**PROVIDED ENTRIES:**
* * * * * * *
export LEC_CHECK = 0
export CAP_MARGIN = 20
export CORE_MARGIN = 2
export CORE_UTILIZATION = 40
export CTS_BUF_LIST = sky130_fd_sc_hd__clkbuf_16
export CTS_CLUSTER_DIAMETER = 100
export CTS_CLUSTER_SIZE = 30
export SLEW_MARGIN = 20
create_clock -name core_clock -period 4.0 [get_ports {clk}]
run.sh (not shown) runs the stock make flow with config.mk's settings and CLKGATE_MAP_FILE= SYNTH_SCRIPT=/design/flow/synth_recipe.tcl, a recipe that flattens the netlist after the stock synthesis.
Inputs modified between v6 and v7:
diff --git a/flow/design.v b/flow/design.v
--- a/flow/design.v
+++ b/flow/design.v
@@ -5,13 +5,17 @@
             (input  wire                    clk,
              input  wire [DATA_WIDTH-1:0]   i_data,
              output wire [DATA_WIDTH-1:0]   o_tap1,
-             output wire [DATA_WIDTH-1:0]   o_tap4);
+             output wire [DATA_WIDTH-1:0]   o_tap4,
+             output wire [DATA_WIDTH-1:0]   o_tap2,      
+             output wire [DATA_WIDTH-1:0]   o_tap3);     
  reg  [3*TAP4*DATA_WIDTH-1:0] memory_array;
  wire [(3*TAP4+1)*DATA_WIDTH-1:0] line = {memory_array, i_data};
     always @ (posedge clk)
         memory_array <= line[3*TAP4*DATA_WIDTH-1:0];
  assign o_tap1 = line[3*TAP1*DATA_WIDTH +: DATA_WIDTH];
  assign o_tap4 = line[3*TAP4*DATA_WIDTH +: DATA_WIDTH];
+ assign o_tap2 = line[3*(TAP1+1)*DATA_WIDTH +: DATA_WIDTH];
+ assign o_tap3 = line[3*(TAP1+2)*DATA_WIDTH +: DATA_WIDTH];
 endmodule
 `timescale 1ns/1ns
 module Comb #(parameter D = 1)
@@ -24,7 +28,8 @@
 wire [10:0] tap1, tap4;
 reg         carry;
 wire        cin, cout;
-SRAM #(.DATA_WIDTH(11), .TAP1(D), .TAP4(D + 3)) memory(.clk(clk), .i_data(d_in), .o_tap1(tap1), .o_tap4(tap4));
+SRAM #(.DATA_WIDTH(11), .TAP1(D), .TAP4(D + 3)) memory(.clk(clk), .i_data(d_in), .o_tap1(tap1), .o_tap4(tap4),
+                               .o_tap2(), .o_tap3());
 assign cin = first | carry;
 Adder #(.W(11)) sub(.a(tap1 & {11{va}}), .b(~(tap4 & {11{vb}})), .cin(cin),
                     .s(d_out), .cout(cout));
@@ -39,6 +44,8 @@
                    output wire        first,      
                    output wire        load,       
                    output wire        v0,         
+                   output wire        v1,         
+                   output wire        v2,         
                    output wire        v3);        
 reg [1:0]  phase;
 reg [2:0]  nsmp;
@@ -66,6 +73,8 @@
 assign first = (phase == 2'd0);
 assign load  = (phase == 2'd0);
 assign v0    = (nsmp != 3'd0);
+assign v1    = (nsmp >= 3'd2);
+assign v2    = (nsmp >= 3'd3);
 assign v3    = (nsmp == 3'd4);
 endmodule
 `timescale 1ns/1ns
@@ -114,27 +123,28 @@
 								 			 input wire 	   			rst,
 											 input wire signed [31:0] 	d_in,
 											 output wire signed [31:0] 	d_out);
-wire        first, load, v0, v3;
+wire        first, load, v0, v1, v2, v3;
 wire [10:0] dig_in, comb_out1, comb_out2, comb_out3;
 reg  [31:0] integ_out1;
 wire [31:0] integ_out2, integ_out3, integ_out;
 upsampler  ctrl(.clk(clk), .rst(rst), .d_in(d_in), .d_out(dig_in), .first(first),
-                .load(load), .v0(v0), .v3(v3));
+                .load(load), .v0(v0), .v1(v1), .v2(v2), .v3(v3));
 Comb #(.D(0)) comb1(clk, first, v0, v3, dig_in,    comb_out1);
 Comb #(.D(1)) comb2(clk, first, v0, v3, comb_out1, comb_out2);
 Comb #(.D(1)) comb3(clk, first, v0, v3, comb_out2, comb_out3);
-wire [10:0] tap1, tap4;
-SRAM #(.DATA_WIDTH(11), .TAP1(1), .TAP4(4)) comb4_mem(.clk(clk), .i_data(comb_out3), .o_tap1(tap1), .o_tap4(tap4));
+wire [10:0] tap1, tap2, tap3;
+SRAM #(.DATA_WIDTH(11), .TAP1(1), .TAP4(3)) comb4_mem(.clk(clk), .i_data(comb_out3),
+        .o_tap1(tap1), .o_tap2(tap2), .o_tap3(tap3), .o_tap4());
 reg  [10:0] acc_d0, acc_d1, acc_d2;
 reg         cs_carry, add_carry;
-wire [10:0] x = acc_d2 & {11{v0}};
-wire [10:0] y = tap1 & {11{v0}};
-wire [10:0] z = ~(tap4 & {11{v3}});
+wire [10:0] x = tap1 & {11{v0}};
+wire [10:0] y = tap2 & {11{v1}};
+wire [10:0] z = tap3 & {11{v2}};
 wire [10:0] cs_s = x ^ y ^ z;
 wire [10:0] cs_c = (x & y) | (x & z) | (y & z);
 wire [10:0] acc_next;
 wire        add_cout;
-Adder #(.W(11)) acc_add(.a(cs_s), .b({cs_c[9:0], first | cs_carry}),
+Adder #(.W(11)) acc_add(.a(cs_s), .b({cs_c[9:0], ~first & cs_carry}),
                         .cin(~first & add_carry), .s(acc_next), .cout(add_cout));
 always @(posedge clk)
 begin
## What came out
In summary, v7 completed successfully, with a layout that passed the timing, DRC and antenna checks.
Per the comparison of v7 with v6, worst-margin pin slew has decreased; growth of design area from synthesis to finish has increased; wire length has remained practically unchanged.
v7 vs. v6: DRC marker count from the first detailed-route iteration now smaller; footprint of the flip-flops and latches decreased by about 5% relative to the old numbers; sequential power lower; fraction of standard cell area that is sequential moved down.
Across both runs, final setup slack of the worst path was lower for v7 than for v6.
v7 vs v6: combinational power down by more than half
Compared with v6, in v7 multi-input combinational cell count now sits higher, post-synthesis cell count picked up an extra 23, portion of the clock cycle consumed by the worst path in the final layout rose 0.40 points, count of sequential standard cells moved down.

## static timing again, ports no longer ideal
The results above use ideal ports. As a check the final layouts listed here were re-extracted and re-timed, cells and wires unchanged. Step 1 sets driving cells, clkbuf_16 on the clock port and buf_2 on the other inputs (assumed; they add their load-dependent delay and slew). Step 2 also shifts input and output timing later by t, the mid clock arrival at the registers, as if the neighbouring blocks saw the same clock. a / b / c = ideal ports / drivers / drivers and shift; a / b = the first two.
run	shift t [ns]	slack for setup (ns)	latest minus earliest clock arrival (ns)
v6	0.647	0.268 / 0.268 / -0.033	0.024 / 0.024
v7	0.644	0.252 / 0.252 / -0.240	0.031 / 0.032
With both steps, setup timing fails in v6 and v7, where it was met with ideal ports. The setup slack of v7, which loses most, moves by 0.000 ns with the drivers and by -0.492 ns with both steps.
* * * * * * *
**BRIEF:**
The string "count" shows up in some lines of the listing. Copy each such line.

**EXERCISE RESULT:**
v7 vs. v6: DRC marker count from the first detailed-route iteration now smaller; footprint of the flip-flops and latches decreased by about 5% relative to the old numbers; sequential power lower; fraction of standard cell area that is sequential moved down.
Compared with v6, in v7 multi-input combinational cell count now sits higher, post-synthesis cell count picked up an extra 23, portion of the clock cycle consumed by the worst path in the final layout rose 0.40 points, count of sequential standard cells moved down.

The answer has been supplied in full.